* **Problem requirements**:
Go through the data and tally the lines that hold the string "directLink". Reply with the total alone.

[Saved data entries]
##########

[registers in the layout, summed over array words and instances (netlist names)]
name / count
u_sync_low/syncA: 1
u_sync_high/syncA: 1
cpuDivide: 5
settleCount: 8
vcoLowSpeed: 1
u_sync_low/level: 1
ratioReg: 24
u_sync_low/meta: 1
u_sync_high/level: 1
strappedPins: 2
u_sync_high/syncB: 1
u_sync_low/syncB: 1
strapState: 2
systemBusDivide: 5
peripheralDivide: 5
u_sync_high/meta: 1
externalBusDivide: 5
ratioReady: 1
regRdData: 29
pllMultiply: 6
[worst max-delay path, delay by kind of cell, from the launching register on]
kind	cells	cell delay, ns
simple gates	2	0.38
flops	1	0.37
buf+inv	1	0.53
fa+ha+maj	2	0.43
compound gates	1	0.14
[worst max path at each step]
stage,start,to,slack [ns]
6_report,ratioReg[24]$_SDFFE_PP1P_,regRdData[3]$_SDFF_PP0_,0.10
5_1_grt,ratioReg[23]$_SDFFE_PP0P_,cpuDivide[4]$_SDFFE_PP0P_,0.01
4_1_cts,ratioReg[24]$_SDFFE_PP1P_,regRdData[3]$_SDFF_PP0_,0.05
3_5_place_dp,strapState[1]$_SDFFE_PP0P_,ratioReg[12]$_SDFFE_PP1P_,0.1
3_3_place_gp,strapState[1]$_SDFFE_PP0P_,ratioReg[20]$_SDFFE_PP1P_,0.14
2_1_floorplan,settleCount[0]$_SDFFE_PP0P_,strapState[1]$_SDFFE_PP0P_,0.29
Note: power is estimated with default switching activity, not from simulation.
<file path="config.mk">
export PLATFORM = sky130hd
export DESIGN_NAME = pcr_io_block
export DESIGN_NICKNAME = d
export VERILOG_FILES = /design/src/design/pcr_pkg.sv /design/src/design/pcr_pad_cell.sv /design/src/design/pcr_io_block.sv
export SDC_FILE = /design/constraint.sdc
export NUM_CORES = 1
export LEC_CHECK = 0
export BUFFER_PORTS_ARGS = -buffer_cell sky130_fd_sc_hd__buf_2
export CORE_ASPECT_RATIO = 0.6
export CORE_UTILIZATION = 40
export DETAILED_ROUTE_END_ITERATION = 16
export PLACE_DENSITY = 0.54
export SLEW_MARGIN = 20
export SYNTH_ARGS = -nofsm -noshare
export SYNTH_HDL_FRONTEND = slang
export SYNTH_SLANG_ARGS = --single-unit
</file>
<file path="constraint.sdc">
create_clock -name core_clk -period 17.5 [get_ports core_clk]
set_clock_uncertainty 0.2 [all_clocks]
set_input_delay 0 -clock core_clk [delete_from_list [all_inputs] [get_ports core_clk]]
set_output_delay 0 -clock core_clk [all_outputs]
set_load 0.05 [all_outputs]
</file>
<file path="src/design/pcr_pkg.sv">
// pcr_pkg: constants and carriers for the pad cell cluster
// assumes one core clock and APB register access
package pcr_pkg;
  localparam int CELLS = 6;
  localparam int ROW_CELLS = 4;
  localparam int SHARED = 4;
  // word indices; byte address is four times the index
  localparam logic [5:0] CFG_IDX = 6'h00;
  localparam logic [5:0] INV_IDX = 6'h06;
  localparam logic [5:0] CTRL_IDX = 6'h0c;
  localparam logic [5:0] PIN_IDX = 6'h0d;
  localparam logic [5:0] CAP_IDX = 6'h0e;
  localparam logic [23:0] CFG_RESET = 24'h00_0000;
  localparam logic [7:0] INV_RESET = 8'h00;
  localparam logic CTRL_RESET = 1'b0;
  localparam int SYNC_STAGES = 2;

  typedef enum logic [2:0] {
    SRC_SH0 = 3'b000,
    SRC_SH1 = 3'b001,
    SRC_SH2 = 3'b010,
    SRC_SH3 = 3'b011,
    SRC_CELL = 3'b100
  } pcr_src_t;

  typedef struct packed {
    logic [SHARED-1:0] oe;
    logic [SHARED-1:0] ce;
    logic [SHARED-1:0] clk;
    logic [SHARED-1:0] clr;
  } pcr_shared_t;

  typedef struct packed {
    logic dataA;
    logic dataB;
    logic oe;
    logic ceIn;
    logic ceOut;
    logic clk;
    logic clr;
  } pcr_lines_t;

  typedef struct packed {
    logic ddrIn;
    logic ddrOut;
    logic presetMode;
    pcr_src_t selClkOut;
    pcr_src_t selClkIn;
    pcr_src_t selSclr;
    pcr_src_t selAclr;
    pcr_src_t selCeOut;
    pcr_src_t selCeIn;
    pcr_src_t selOe;
  } pcr_cfg_t;

  typedef struct packed {
    logic pin;
    logic clr;
    logic clk;
    logic ceOut;
    logic ceIn;
    logic oe;
    logic dataB;
    logic dataA;
  } pcr_inv_t;

  typedef struct packed {
    logic pin;
    logic dA;
    logic dB;
    logic oe;
    logic ceIn;
    logic ceOut;
    logic aclr;
    logic sclr;
    logic clkIn;
    logic clkOut;
  } pcr_strobe_t;

  typedef struct packed {
    logic pinOut;
    logic pinOe;
    logic capA;
    logic capB;
    logic capL;
  } pcr_cellout_t;
endpackage : pcr_pkg

</file>
<file path="src/design/pcr_pad_cell.sv">
// pcr_pad_cell: the six registers and input latch of one pad cell
// assumes strobes already selected, inverted and synchronised to core_clk
`timescale 1ns/1ps
`default_nettype none
module pcr_pad_cell import pcr_pkg::*; (
  input wire logic core_clk,
  input wire logic reset,
  input wire pcr_strobe_t st,
  input wire logic ddrOut,
  input wire logic initVal,
  output pcr_cellout_t co
);
  logic prevIn;
  logic prevOut;
  logic inA;
  logic inB;
  logic inL;
  logic outA;
  logic outB;
  logic oePos;
  logic oeNeg;
  logic riseIn;
  logic fallIn;
  logic riseOut;
  logic fallOut;
  logic actIn;
  logic actOut;

  // cell clocks are oversampled, so edges are detected levels
  always_ff @(posedge core_clk or posedge reset) begin
    if (reset) begin
      prevIn <= 1'b0;
      prevOut <= 1'b0;
    end else begin
      prevIn <= st.clkIn;
      prevOut <= st.clkOut;
    end
  end
  assign riseIn = st.clkIn & ~prevIn;
  assign fallIn = ~st.clkIn & prevIn;
  assign riseOut = st.clkOut & ~prevOut;
  assign fallOut = ~st.clkOut & prevOut;
  // sync clear acts on the edge even while the enable is low
  assign actIn = st.ceIn | st.sclr;
  assign actOut = st.ceOut | st.sclr;

  // input capture: rising, falling and the latch
  always_ff @(posedge core_clk or posedge reset) begin
    if (reset) begin
      inA <= 1'b0;
      inB <= 1'b0;
      inL <= 1'b0;
    end else if (st.aclr) begin
      inA <= initVal;
      inB <= initVal;
      inL <= initVal;
    end else begin
      if (riseIn & actIn) begin
        inA <= st.sclr ? initVal : st.pin;
      end
      if (fallIn & actIn) begin
        inB <= st.sclr ? initVal : st.pin;
        inL <= st.sclr ? initVal : inA;
      end
    end
  end

  // output and enable registers share one clock and enable
  always_ff @(posedge core_clk or posedge reset) begin
    if (reset) begin
      outA <= 1'b0;
      outB <= 1'b0;
      oePos <= 1'b0;
      oeNeg <= 1'b0;
    end else if (st.aclr) begin
      outA <= initVal;
      outB <= initVal;
      oePos <= initVal;
      oeNeg <= initVal;
    end else begin
      if (riseOut & actOut) begin
        outA <= st.sclr ? initVal : st.dA;
        outB <= st.sclr ? initVal : st.dB;
        oePos <= st.sclr ? initVal : st.oe;
      end
      if (fallOut & actOut) begin
        oeNeg <= st.sclr ? initVal : oePos;
      end
    end
  end

  // pin mux: in double rate, high phase shows outA, low phase outB; single rate always shows outA
  always_ff @(posedge core_clk or posedge reset) begin
    if (reset) begin
      co <= '0;
    end else begin
      co.pinOut <= (ddrOut & ~st.clkOut) ? outB : outA;
      co.pinOe <= ddrOut ? (oePos & oeNeg) : oePos;
      co.capA <= inA;
      co.capB <= inB;
      co.capL <= inL;
    end
  end
endmodule : pcr_pad_cell
`default_nettype wire

</file>
<file path="src/design/pcr_io_block.sv">
// pcr_io_block: register cluster of one pad_cell group with APB control
// assumes logic_cluster lines and pins are asynchronous to core_clk
//
// The register offsets and the APB interface to the registers were left to the implementer.
`timescale 1ns/1ps
`default_nettype none
module pcr_io_block import pcr_pkg::*; (
  input wire logic core_clk,
  input wire logic reset,
  input wire logic psel,
  input wire logic penable,
  input wire logic pwrite,
  input wire logic [11:0] paddr,
  input wire logic [31:0] pwdata,
  output logic [31:0] prdata,
  output logic pready,
  output logic pslverr,
  input wire pcr_shared_t sharedLines,
  input wire pcr_lines_t [CELLS-1:0] cellLines,
  input wire logic [CELLS-1:0] padIn,
  output logic [CELLS-1:0] padOut,
  output logic [CELLS-1:0] padOe,
  output logic [2*CELLS-1:0] colRoute,
  output logic [2*CELLS-1:0] rowRoute,
  output logic [2*CELLS-1:0] directLink
);
  localparam int SYNC_W = $bits(pcr_shared_t) + CELLS * $bits(pcr_lines_t) + CELLS;

  logic [SYNC_W-1:0] syncMeta;
  logic [SYNC_W-1:0] syncOut;
  pcr_shared_t sh;
  pcr_lines_t [CELLS-1:0] ln;
  logic [CELLS-1:0] pinS;
  pcr_cfg_t [CELLS-1:0] cellCfg;
  pcr_inv_t [CELLS-1:0] cellInv;
  pcr_strobe_t [CELLS-1:0] st;
  pcr_cellout_t [CELLS-1:0] co;
  logic [CELLS-1:0] active;
  logic rowBlock;
  logic [5:0] wordIdx;
  logic addrHit;
  logic readOnly;
  logic wrEn;
  logic [31:0] next_prdata;
  logic [3*CELLS-1:0] capView;

  // all cell lines and pins cross in two flops before use
  always_ff @(posedge core_clk or posedge reset) begin
    if (reset) begin
      syncMeta <= '0;
      syncOut <= '0;
    end else begin
      syncMeta <= {sharedLines, cellLines, padIn};
      syncOut <= syncMeta;
    end
  end
  assign {sh, ln, pinS} = syncOut;

  // APB decode
  assign wordIdx = paddr[7:2];
  assign addrHit = (paddr[11:8] == 4'h0) && (paddr[1:0] == 2'b00) && (wordIdx <= CAP_IDX);
  assign readOnly = wordIdx >= PIN_IDX;
  assign wrEn = psel & penable & pready & pwrite & ~pslverr;

  always_comb begin
    next_prdata = 32'h0000_0000;
    if (wordIdx == CTRL_IDX) begin
      next_prdata = {31'h0000_0000, rowBlock};
    end else if (wordIdx == PIN_IDX) begin
      next_prdata = {14'h0000, padOe, padOut, pinS};
    end else if (wordIdx == CAP_IDX) begin
      next_prdata = {14'h0000, capView};
    end else if (wordIdx >= INV_IDX && wordIdx < CTRL_IDX) begin
      next_prdata = {24'h00_0000, cellInv[3'(wordIdx - INV_IDX)]};
    end else if (wordIdx < INV_IDX) begin
      next_prdata = {8'h00, cellCfg[3'(wordIdx - CFG_IDX)]};
    end
  end

  // answer in the first access cycle; errors on unmapped accesses or read-only writes
  always_ff @(posedge core_clk or posedge reset) begin
    if (reset) begin
      pready <= 1'b0;
      pslverr <= 1'b0;
      prdata <= 32'h0000_0000;
    end else if (psel & ~penable) begin
      pready <= 1'b1;
      pslverr <= ~addrHit | (pwrite & readOnly);
      prdata <= (addrHit & ~pwrite) ? next_prdata : 32'h0000_0000;
    end else begin
      pready <= 1'b0;
      pslverr <= 1'b0;
      prdata <= 32'h0000_0000;
    end
  end

  // row mode limits the group to four cells
  always_ff @(posedge core_clk or posedge reset) begin
    if (reset) begin
      rowBlock <= CTRL_RESET;
    end else if (wrEn && wordIdx == CTRL_IDX) begin
      rowBlock <= pwdata[0];
    end
  end

  function automatic logic pick(input logic [SHARED-1:0] shr, input logic own,
                                input pcr_src_t sel);
    unique case (sel)
      SRC_SH0: pick = shr[0];
      SRC_SH1: pick = shr[1];
      SRC_SH2: pick = shr[2];
      SRC_SH3: pick = shr[3];
      SRC_CELL: pick = own;
      default: pick = 1'b0;
    endcase
  endfunction : pick

  genvar g;
  generate
    for (g = 0; g < CELLS; g++) begin : gCell
      // 28 lines feed four cells in row mode, 42 feed six otherwise
      assign active[g] = ~rowBlock | (g < ROW_CELLS);

      always_ff @(posedge core_clk or posedge reset) begin
        if (reset) begin
          cellCfg[g] <= CFG_RESET;
          cellInv[g] <= INV_RESET;
        end else if (wrEn) begin
          if (wordIdx == CFG_IDX + 6'(g)) begin
            cellCfg[g] <= pwdata[23:0];
          end
          if (wordIdx == INV_IDX + 6'(g)) begin
            cellInv[g] <= pwdata[7:0];
          end
        end
      end

      // async and sync clear each select their own source; both feed every register of the cell
      always_comb begin
        st[g].pin = pinS[g] ^ cellInv[g].pin;
        st[g].dA = ln[g].dataA ^ cellInv[g].dataA;
        st[g].dB = ln[g].dataB ^ cellInv[g].dataB;
        st[g].oe = pick(sh.oe, ln[g].oe, cellCfg[g].selOe) ^ cellInv[g].oe;
        st[g].ceIn = pick(sh.ce, ln[g].ceIn, cellCfg[g].selCeIn) ^ cellInv[g].ceIn;
        st[g].ceOut = pick(sh.ce, ln[g].ceOut, cellCfg[g].selCeOut) ^ cellInv[g].ceOut;
        st[g].aclr = pick(sh.clr, ln[g].clr, cellCfg[g].selAclr) ^ cellInv[g].clr;
        st[g].sclr = pick(sh.clr, ln[g].clr, cellCfg[g].selSclr) ^ cellInv[g].clr;
        st[g].clkIn = pick(sh.clk, ln[g].clk, cellCfg[g].selClkIn) ^ cellInv[g].clk;
        st[g].clkOut = pick(sh.clk, ln[g].clk, cellCfg[g].selClkOut) ^ cellInv[g].clk;
      end

      pcr_pad_cell uCell (
        .core_clk(core_clk),
        .reset(reset),
        .st(st[g]),
        .ddrOut(cellCfg[g].ddrOut),
        .initVal(cellCfg[g].presetMode),
        .co(co[g])
      );

      assign capView[3*g +: 3] = {co[g].capL, co[g].capB, co[g].capA};

      // unused cells stay tri-stated and silent
      always_ff @(posedge core_clk or posedge reset) begin
        if (reset) begin
          padOut[g] <= 1'b0;
          padOe[g] <= 1'b0;
        end else begin
          padOut[g] <= active[g] & co[g].pinOut;
          padOe[g] <= active[g] & co[g].pinOe;
        end
      end

      // double rate presents latch and falling capture as one pair
      always_ff @(posedge core_clk or posedge reset) begin
        if (reset) begin
          colRoute[2*g +: 2] <= 2'b00;
          rowRoute[2*g +: 2] <= 2'b00;
          directLink[2*g +: 2] <= 2'b00;
        end else begin
          if (!active[g]) begin
            colRoute[2*g +: 2] <= 2'b00;
          end else if (cellCfg[g].ddrIn) begin
            colRoute[2*g +: 2] <= {co[g].capL, co[g].capB};
          end else begin
            colRoute[2*g +: 2] <= {1'b0, co[g].capA};
          end
          if (rowBlock & active[g]) begin
            rowRoute[2*g +: 2] <= cellCfg[g].ddrIn ? {co[g].capL, co[g].capB} : {1'b0, co[g].capA};
            directLink[2*g +: 2] <= cellCfg[g].ddrIn ? {co[g].capL, co[g].capB} : {1'b0, co[g].capA};
          end else begin
            rowRoute[2*g +: 2] <= 2'b00;
            directLink[2*g +: 2] <= 2'b00;
          end
        end
      end

    end
  endgenerate
endmodule : pcr_io_block
`default_nettype wire

</file>
==> PnR_summary.wiki, run 1 <==
{| class="wikitable"
! Metric !! Value
|-
| Number of resized instances in the post-cts repair step || 0
|-
| Overall die height || 178 um
|-
| Overall fraction of global-route tracks in use || 0.231
|-
| Gate count after technology mapping || 1,496
|-
| Core Footprint || between 0.05 and 0.06 sq mm
|-
| Number of clock buffers inserted by TritonCTS || 45
|-
| Post-layout minimum cycle time || around 3.4 ns
|-
| Register bit total from synthesis || 463
|-
| Starting density of the core || 0.406
|-
| Clock H-tree levels || 2
|-
| Initial DRT Pass Iterations || 7
|-
| Wire length of the first global-routing pass || 89,200 um
|-
| Uppermost layer routed || met4
|-
| Count of max-cap constraint violations || 0
|-
| Source of the worst register-to-register timing path || syncOut[51]$_DFF_PP0_
|-
| Total Nets Final || 1,930
|-
| Hold WC Path Type || in -> async
|-
| IR Drop Worst-Case VDD || about 0.061 mV
|-
| Length of routed wiring on met1 || between 20,000 and 30,000 um
|-
| Syn Std Cell Area || between 0.02 and 0.025 sq mm
|-
| Startpoint type of the worst setup path || register
|-
| Number of nets still failing antenna checks after routing || 0
|-
| Antenna diodes || 0
|-
| Hold_ws || -0.0140 ns
|-
| Total power density per cell area || 95.7 mW/mm^2
|-
| Quantity of I/O buffers inserted on ports || 170
|-
| Routed wire length || 59,900 um
|-
| Mean number of vias per cell || ~5.4
|-
| Weighted congestion reported at the end of routability-driven placement || 0.856
|-
| Total via count after detailed routing || 13.7k
|-
| Number of top-level pins || 195
|-
| Violations in the final reports || negative hold slack
|-
| Iteration-0 DRC Markers || 1,027
|-
| Largest net degree at the start of global routing || 126
|-
| Fraction of registers with async set or reset after synthesis || 1.00
|-
| Vias in the first global route || 13.7k
|-
| R2r endpoint || gCell[0].uCell.inB$_DFFE_PP0P_
|-
| Worst endpoint data arrival time || about 3.6 ns
|-
| Hold violation count in the final report || 16
|-
| Detailed placement HPWL || 41,400 um
|-
| EDFF count, synth || 0
|-
| Post-Route Setup TNS || 0 ns
|-
| Setup repair after global routing missed its margin || no
|-
| TritonCTS clock tree || yes
|-
| Number of remaining DRC errors || 0
|-
| Die width || 295 um
|-
| Avg Cell Area, Syn || 13.8 sq um
|-
| Worst-margin pin slew || around 1.1 ns
|-
| Slew Limit Headroom || 0.239
|-
| Routed length on met3 || 3440 um
|-
| Status || finished, violations left
|-
| Unique masters post-synth || 63
|-
| Yosys synthesis warning count || 0
|-
| Clock latency on the worst-skew pair || 0.57 ns
|-
| Root buffer cell || sky130_fd_sc_hd__clkbuf_16
|-
| Full die area || 0.0526 sq mm
|-
| Worst Path Max Fanout || 12
|-
| Area added between synthesis and finish || 23.2%
|-
| Setup-violating endpoint count in the final report || 0
|-
| Fraction of the cycle the final worst path needs || 0.193
|-
| Type of the worst setup path || reg -> reg
|-
| Overflow after GRT || 0
|-
| WP data required || 17.75 ns
|-
| Worst setup EP type || register
|-
| Share of the yosys chip area belonging to registers || 0.561
|-
| Max Transition Viols Final || 0
|-
| Per-cell routed wire length || ~24 um
|-
| Setup slack of the most critical reg-to-reg path || between 10 and 15 ns
|-
| Number of sinks driven by the clock tree || 463
|-
| Clk slew on worst S/H paths || around 0.06 ns
|-
| Share of layout cells above drive strength 1 || 0.327
|-
| Reg2reg path depth || 6
|-
| Placement row count || 64
|-
| Maximum clock insertion buffer count || 3
|-
| Antenna violations before repair || 0
|-
| Leakage Power || 11.8 nW
|-
| Peak clock frequency supported by timing || ~0.30 GHz
|-
| Met2 wire length || 25,500 um
|-
| Most used flip-flop cell after synthesis || sky130_fd_sc_hd__dfrtp_1
|}
sequential cells by signal, summed over array words and instances, names as in the netlist, 8 cells and up:
register        cells
cellCfg           144
cellInv            48
colRoute           12
directLink          8
gCell.uCell.co     30
prdata             24
syncMeta           64
syncOut            64
critical path: stages, from the launching register on:
cell and delay [ns]:
sky130_fd_sc_hd__dfrtp_1 0.58, sky130_fd_sc_hd__mux4_2 0.54, sky130_fd_sc_hd__mux2i_1 0.42, sky130_fd_sc_hd__xnor2_1 0.45, sky130_fd_sc_hd__nor2_2 0.42, sky130_fd_sc_hd__mux2_2 0.39, sky130_fd_sc_hd__mux2_2 0.26
placed cells by master, fill, tap and decap left out, drive strengths merged, types with 8 or more instances in the layout:
cell         count
nor2            61
nand2b           9
buf            182
nor2b           22
dfrtp          463
and2             8
a222oi          10
mux2           270
bufinv          11
o21ai           43
nand2           65
mux4            60
dlygate4sd3    167
clkbuf          58
xor2            42
or3              8
inv             37
nor3            10
o31ai            8
conb            16
a31oi           28
mux2i           87
nand3b           8
xnor2           31
a21oi           22
nor3b           33
stage by stage:
step / total power, mW / cells / setup WS [ns] / cell area [sq um] / utilization
2_1_floorplan: 1.25 / 1511 / 4.39 / 20700 / -
3_3_place_gp: 1.32 / 2294 / 14.19 / 22100 / 0.434
3_5_place_dp: 1.32 / 2294 / 14.20 / 22100 / 0.434
4_1_cts: 2.46 / 2544 / 14.18 / 25400 / 0.499
5_1_grt: 2.52 / 2544 / 14.11 / 25400 / 0.500
6_report: 2.43 / 2544 / 14.12 / 25400 / 0.500
worst max path at each step:
stage | startpoint | to | slack (ns)
floorplan | reset | cellCfg[0]$_DFFE_PP0P_ | 4.39
detailed placement | syncOut[51]$_DFF_PP0_ | gCell[0].uCell.inA$_DFFE_PP0P_ | 14.20
CTS | syncOut[51]$_DFF_PP0_ | gCell[0].uCell.inB$_DFFE_PP0P_ | 14.18
finish | syncOut[51]$_DFF_PP0_ | gCell[0].uCell.inB$_DFFE_PP0P_ | 14.12
global placement | syncOut[51]$_DFF_PP0_ | gCell[0].uCell.inA$_DFFE_PP0P_ | 14.19
global route | pready$_DFF_PP0_ | cellCfg[73]$_DFFE_PP0P_ | 14.11
cells by family (layout without fill, tap and decap cells):
kind of cell / Yosys count / after routing / synth area share
flip-flops: 463 / 463 / 0.561
multiplexers: 417 / 417 / 0.255
AND/OR/NAND/NOR: 254 / 254 / 0.0661
AO/OA/AOI/OAI: 159 / 159 / 0.0564
buffers and inverters: 127 / 467 / 0.0296
XOR/XNOR: 73 / 73 / 0.0310
adder cells (fa/ha/maj): 2 / 2 / 0.00121
other: 1 / 16 / 0.000182
cells in the mapped netlist (8+ instances only):
master,number,area [sq um]
sky130_fd_sc_hd__dfrtp_1,463,11600
sky130_fd_sc_hd__mux2_2,252,2840
sky130_fd_sc_hd__mux2i_1,87,871
sky130_fd_sc_hd__nand2_1,65,244
sky130_fd_sc_hd__mux4_2,60,1350
sky130_fd_sc_hd__nor2_1,53,199
sky130_fd_sc_hd__clkbuf_1,43,161
sky130_fd_sc_hd__o21ai_0,43,215
sky130_fd_sc_hd__xor2_1,42,368
sky130_fd_sc_hd__inv_1,33,124
sky130_fd_sc_hd__nor3b_1,33,248
sky130_fd_sc_hd__xnor2_1,31,272
sky130_fd_sc_hd__a31oi_1,27,169
sky130_fd_sc_hd__buf_4,26,195
sky130_fd_sc_hd__a21oi_1,22,110
sky130_fd_sc_hd__nor2b_1,22,138
sky130_fd_sc_hd__mux2_1,18,203
sky130_fd_sc_hd__buf_2,17,85.1
sky130_fd_sc_hd__a222oi_1,10,100
sky130_fd_sc_hd__nand2b_1,9,56.3
sky130_fd_sc_hd__and2_1,8,50.1
sky130_fd_sc_hd__nand3b_1,8,60.1
sky130_fd_sc_hd__nor3_1,8,40.0
sky130_fd_sc_hd__or3_1,8,50.1
routing by layer:
metal,vias to the layer above,GRT usage
met5,-,0
li1,6022,-
met4,0,0.0525
met3,69,0.0381
met1,7186,0.360
met2,411,0.334
final cells by class:
class / instances / area (sq um)
inverter: 35 / 139
clock inverter: 25 / 430
timing repair buffer: 349 / 2620
clock buffer: 58 / 1250
tap: 693 / 867
fill: 4514 / 25500
multi-input combinational: 921 / 8550
sequential: 463 / 11600
timing repair:
action,CTS,global route
hold buffers,167,0
setup buffers,0,0
endpoints found under the hold margin,400,0
power by group:
part           leakage [nW]  internal [mW]  switching (mW)  total [mW]
logic                  4.91         0.0814           0.112       0.193
clock network         0.799          0.670           0.437        1.11
registers              6.09           1.10          0.0308        1.13
Power figures use the tool's default switching activity.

##########

* **Response area**:
5